◆ **TASK DETAILS**:
If a line in the records below contains "genvar", copy that line.

====== PROVIDED DATA

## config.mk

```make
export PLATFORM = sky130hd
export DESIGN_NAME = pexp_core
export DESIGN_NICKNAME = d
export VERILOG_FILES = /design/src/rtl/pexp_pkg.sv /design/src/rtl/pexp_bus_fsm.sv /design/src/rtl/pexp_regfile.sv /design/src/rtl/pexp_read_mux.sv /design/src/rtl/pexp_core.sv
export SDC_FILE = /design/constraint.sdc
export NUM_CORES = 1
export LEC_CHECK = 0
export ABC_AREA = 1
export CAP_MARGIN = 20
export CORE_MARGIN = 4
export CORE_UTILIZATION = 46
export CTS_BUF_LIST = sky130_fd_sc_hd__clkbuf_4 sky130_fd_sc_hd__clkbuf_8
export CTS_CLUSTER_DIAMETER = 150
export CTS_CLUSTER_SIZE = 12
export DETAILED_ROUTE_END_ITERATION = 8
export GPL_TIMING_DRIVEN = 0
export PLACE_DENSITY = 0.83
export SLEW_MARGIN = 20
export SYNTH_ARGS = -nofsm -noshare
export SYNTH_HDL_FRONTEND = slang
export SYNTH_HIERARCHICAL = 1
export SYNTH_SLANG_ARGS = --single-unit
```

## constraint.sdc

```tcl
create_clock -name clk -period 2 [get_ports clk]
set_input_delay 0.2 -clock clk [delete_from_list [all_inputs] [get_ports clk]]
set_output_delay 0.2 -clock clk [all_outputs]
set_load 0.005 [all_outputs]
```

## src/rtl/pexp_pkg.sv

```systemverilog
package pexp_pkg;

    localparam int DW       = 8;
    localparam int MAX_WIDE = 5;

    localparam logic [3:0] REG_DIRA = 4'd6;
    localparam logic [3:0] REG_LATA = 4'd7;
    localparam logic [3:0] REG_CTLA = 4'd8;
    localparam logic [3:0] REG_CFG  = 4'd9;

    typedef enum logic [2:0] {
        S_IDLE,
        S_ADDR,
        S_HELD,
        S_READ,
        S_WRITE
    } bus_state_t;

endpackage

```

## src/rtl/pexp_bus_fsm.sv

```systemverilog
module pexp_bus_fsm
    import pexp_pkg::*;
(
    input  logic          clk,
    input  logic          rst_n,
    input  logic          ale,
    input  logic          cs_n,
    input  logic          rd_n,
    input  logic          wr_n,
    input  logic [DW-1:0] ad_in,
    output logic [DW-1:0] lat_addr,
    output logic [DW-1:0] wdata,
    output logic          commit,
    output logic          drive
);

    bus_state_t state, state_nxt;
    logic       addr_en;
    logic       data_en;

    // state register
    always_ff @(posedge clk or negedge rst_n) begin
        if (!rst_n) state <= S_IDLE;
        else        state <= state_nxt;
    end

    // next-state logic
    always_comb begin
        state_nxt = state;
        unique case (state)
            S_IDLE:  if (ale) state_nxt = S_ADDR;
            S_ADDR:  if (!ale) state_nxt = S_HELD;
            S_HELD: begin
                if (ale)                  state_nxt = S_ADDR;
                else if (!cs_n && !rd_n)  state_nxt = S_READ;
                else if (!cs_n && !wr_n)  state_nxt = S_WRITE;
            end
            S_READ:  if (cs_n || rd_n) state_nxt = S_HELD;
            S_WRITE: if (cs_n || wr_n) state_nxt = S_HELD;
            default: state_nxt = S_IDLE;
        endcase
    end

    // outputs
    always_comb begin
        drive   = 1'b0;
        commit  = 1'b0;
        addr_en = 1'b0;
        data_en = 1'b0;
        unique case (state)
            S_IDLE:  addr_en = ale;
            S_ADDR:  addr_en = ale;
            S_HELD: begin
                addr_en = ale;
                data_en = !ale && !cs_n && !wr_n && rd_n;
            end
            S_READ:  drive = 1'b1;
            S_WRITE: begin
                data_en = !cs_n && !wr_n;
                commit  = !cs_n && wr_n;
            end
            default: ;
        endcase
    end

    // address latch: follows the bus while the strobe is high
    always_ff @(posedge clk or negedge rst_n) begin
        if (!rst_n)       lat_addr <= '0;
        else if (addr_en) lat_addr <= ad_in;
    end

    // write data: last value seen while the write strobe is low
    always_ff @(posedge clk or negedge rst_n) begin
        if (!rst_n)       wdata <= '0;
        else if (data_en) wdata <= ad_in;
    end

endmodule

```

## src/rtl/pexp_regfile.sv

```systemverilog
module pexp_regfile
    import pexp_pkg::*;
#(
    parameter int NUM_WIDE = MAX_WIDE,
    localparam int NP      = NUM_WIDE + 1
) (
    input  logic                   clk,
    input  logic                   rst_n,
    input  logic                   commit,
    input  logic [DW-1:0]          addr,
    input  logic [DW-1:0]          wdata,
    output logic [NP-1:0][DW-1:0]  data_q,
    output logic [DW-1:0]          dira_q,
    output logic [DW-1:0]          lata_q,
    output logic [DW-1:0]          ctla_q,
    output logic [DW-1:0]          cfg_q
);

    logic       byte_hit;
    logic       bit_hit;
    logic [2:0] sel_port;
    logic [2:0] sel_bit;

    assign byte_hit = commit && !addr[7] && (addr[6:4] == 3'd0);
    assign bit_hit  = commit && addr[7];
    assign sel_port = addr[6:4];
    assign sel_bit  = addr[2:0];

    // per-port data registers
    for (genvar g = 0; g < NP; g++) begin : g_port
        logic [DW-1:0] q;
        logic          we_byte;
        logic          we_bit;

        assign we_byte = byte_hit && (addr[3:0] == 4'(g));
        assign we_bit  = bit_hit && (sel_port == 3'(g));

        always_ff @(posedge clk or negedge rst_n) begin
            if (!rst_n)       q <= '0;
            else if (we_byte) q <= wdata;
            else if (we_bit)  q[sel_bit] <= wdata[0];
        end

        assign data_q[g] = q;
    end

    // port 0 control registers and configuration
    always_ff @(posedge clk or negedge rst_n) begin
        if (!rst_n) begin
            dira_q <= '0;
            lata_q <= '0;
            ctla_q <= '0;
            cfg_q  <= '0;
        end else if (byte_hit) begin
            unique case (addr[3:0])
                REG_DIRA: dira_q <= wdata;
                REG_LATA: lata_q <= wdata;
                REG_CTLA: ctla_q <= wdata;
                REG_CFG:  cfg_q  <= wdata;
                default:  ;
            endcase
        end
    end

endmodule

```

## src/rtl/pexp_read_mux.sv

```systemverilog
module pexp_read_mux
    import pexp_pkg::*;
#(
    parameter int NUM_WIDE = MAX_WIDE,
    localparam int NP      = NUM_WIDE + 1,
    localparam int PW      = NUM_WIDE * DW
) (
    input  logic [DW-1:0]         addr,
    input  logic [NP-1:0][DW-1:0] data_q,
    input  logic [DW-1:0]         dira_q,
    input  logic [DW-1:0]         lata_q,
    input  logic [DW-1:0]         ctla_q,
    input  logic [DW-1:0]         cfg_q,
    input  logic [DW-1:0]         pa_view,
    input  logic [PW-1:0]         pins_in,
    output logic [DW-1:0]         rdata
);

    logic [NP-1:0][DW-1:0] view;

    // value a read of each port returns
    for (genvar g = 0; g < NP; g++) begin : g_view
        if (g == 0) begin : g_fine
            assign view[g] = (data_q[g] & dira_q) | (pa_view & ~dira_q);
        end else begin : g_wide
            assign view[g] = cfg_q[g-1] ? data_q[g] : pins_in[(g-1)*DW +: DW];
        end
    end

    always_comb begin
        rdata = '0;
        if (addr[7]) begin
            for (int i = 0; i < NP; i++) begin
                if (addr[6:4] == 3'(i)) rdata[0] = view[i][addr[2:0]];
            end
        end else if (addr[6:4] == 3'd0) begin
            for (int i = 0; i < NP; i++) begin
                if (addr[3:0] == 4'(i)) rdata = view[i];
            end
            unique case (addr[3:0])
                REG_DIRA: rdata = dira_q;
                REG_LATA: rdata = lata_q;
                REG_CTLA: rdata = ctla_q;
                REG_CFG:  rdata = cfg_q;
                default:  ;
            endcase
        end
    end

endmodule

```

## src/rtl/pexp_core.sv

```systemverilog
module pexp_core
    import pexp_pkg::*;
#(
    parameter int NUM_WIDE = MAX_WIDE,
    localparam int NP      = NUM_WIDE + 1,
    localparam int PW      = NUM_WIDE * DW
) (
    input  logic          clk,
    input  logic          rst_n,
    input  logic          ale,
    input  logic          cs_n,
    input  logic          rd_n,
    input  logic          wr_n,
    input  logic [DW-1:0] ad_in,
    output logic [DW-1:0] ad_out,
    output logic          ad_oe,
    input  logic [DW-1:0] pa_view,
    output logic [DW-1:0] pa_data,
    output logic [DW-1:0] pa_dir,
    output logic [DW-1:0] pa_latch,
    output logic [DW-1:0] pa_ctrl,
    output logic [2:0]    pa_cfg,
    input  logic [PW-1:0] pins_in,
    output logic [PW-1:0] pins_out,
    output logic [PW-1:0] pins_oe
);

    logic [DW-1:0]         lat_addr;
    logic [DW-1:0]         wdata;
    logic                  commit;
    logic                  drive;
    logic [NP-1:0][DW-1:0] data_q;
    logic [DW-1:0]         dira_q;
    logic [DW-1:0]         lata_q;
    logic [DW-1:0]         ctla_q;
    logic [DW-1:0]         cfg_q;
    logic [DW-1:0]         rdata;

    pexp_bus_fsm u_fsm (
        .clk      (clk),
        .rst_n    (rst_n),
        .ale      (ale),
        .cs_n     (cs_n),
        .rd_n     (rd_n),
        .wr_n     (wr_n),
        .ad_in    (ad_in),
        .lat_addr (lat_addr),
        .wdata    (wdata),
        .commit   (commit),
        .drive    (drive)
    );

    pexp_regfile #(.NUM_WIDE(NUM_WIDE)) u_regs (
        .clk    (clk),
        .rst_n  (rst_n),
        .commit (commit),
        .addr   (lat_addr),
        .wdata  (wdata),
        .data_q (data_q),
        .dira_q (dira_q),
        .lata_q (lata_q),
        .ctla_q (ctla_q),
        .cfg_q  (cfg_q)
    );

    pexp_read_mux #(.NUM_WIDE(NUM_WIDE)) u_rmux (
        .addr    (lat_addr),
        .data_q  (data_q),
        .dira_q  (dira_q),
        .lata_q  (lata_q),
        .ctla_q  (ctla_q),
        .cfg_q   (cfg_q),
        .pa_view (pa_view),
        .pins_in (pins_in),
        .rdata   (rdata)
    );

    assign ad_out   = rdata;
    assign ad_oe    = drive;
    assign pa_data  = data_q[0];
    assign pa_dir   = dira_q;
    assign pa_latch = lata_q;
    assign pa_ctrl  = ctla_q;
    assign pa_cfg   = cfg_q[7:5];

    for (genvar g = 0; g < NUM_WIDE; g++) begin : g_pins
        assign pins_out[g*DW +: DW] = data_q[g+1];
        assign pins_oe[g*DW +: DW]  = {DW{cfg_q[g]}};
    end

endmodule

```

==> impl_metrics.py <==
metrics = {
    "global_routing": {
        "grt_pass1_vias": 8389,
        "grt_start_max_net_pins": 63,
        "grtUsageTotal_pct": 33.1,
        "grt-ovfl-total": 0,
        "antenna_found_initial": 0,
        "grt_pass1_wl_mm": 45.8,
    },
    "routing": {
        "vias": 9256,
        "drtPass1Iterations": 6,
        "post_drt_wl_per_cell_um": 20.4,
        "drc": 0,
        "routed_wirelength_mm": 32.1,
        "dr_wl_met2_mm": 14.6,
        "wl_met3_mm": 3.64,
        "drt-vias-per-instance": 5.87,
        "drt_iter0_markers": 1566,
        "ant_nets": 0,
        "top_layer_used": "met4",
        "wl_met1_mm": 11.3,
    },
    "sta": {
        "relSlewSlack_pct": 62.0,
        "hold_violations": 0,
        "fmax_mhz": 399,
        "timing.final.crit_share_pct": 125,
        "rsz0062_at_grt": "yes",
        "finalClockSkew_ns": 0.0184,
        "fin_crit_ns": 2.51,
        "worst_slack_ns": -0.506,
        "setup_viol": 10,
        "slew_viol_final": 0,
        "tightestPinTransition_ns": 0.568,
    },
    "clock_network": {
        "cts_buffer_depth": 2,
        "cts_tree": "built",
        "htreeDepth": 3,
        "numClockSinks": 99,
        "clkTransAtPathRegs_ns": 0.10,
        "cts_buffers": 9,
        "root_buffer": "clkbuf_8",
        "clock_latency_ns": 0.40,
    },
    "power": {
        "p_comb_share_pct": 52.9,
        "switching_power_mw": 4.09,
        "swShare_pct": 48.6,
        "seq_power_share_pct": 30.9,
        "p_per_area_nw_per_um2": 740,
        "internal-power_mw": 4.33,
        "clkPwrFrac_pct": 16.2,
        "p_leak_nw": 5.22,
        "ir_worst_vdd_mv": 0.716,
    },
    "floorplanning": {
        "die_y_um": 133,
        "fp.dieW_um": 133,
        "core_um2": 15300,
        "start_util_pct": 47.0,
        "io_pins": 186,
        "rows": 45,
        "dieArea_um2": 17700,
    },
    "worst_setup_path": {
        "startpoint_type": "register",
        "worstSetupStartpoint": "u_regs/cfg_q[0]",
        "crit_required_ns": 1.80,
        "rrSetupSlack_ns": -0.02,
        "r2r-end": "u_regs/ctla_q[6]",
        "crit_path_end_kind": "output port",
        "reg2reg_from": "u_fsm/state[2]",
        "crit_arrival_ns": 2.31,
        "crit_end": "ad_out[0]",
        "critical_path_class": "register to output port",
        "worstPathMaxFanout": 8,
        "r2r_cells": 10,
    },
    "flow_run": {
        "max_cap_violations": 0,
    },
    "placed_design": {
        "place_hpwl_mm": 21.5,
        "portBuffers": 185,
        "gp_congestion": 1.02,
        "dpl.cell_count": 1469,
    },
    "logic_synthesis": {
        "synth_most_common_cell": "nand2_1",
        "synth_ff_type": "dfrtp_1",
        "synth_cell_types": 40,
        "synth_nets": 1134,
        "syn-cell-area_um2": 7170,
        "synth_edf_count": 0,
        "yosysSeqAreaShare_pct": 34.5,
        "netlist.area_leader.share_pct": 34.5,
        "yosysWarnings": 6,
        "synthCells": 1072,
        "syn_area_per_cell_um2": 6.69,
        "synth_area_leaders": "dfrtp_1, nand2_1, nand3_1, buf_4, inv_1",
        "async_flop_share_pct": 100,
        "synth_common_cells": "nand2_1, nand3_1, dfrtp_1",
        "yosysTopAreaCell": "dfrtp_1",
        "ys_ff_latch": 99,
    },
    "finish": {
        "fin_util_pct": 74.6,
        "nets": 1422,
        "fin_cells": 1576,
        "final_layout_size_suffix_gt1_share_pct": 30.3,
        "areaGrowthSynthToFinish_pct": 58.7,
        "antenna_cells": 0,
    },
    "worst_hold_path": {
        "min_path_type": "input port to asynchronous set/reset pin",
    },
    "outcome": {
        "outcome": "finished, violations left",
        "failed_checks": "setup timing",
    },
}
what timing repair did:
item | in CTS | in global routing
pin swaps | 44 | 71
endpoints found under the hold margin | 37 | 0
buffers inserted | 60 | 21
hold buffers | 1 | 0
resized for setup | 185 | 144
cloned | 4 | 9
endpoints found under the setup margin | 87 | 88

============

◆ **OUTPUT**:
    for (genvar g = 0; g < NP; g++) begin : g_port
    for (genvar g = 0; g < NP; g++) begin : g_view
    for (genvar g = 0; g < NUM_WIDE; g++) begin : g_pins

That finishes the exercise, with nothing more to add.